• Record excerpts
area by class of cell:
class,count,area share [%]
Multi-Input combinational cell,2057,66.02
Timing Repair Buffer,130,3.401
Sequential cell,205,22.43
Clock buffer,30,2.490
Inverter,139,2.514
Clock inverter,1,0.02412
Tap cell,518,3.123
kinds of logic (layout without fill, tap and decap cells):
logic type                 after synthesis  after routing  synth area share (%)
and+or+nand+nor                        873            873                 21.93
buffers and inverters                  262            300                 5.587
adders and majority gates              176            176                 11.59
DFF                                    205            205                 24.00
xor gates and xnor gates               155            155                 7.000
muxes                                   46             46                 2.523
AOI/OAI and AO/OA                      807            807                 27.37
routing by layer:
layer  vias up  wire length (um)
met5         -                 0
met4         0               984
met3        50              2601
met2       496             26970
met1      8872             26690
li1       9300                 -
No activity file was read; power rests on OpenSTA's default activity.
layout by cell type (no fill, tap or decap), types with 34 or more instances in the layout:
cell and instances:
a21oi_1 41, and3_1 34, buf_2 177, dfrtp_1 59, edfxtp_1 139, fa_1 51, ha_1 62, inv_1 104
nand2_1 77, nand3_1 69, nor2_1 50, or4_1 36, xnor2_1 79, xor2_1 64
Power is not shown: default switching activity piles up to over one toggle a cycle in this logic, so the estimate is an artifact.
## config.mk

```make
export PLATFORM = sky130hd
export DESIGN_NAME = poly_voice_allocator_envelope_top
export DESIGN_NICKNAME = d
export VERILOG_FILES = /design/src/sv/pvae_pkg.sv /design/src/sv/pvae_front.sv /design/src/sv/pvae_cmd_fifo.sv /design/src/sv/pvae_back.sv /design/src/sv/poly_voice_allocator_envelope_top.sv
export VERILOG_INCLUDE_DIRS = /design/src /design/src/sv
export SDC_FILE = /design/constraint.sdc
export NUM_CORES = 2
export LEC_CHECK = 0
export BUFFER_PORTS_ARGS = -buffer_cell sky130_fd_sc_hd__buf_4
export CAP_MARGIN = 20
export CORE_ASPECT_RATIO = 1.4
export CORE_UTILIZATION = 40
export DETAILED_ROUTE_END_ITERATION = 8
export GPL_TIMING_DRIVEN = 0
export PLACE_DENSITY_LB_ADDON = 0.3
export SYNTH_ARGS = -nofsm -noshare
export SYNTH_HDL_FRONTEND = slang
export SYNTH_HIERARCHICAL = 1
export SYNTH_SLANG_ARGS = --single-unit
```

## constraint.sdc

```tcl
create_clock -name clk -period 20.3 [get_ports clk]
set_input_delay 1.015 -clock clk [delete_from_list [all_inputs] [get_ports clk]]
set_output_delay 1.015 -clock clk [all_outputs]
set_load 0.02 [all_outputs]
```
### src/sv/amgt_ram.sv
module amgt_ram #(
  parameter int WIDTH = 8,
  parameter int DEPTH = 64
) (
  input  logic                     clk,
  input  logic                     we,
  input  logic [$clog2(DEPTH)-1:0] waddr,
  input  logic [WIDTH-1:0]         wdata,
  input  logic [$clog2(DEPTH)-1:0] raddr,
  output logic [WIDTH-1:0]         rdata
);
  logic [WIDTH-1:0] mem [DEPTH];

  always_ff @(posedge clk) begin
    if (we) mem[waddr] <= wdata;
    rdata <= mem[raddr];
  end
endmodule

* * *

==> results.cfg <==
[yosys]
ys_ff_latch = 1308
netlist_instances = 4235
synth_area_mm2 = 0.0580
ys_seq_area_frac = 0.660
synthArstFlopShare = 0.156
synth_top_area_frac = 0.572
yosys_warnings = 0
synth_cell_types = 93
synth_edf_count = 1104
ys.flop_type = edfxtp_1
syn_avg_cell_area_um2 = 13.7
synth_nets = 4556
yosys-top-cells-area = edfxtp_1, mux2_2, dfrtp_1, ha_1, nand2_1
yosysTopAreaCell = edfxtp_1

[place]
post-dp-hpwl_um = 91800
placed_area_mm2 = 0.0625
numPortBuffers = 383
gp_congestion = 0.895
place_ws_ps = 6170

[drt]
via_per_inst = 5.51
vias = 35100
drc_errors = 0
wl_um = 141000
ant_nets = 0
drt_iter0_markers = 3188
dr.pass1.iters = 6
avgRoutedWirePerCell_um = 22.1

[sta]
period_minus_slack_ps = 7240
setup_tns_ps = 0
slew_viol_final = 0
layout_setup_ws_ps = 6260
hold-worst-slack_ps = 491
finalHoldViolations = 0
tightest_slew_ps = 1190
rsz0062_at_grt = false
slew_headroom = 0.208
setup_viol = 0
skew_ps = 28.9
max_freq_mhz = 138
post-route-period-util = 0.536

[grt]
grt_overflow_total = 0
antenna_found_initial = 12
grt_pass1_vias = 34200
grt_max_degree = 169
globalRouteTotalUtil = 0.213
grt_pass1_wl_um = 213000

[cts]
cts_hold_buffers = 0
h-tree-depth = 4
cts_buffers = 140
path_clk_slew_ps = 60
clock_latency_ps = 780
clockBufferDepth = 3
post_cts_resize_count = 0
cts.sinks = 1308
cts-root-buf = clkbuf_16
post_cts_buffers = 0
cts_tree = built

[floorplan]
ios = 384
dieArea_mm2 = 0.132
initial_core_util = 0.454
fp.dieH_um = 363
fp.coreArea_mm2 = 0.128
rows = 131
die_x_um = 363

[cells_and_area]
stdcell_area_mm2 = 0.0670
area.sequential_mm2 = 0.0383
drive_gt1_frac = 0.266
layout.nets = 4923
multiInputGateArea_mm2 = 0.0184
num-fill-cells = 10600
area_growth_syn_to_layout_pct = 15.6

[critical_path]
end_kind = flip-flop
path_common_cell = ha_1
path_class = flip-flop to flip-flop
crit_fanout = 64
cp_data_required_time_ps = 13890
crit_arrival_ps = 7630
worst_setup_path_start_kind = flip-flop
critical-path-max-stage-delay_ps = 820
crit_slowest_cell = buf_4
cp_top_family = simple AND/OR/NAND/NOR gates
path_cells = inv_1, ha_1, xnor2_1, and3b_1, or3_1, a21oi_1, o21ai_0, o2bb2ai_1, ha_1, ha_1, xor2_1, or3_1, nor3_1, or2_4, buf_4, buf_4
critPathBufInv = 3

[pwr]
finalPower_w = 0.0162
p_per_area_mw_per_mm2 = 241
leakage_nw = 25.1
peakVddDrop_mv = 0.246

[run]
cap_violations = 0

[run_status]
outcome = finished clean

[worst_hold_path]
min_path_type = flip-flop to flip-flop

• Task statement
Only the lines above from the line with "[cells_and_area]" to the line with "end_kind = flip-flop", those two lines included, should be reproduced exactly.

• Output
[cells_and_area]
stdcell_area_mm2 = 0.0670
area.sequential_mm2 = 0.0383
drive_gt1_frac = 0.266
layout.nets = 4923
multiInputGateArea_mm2 = 0.0184
num-fill-cells = 10600
area_growth_syn_to_layout_pct = 15.6

[critical_path]
end_kind = flip-flop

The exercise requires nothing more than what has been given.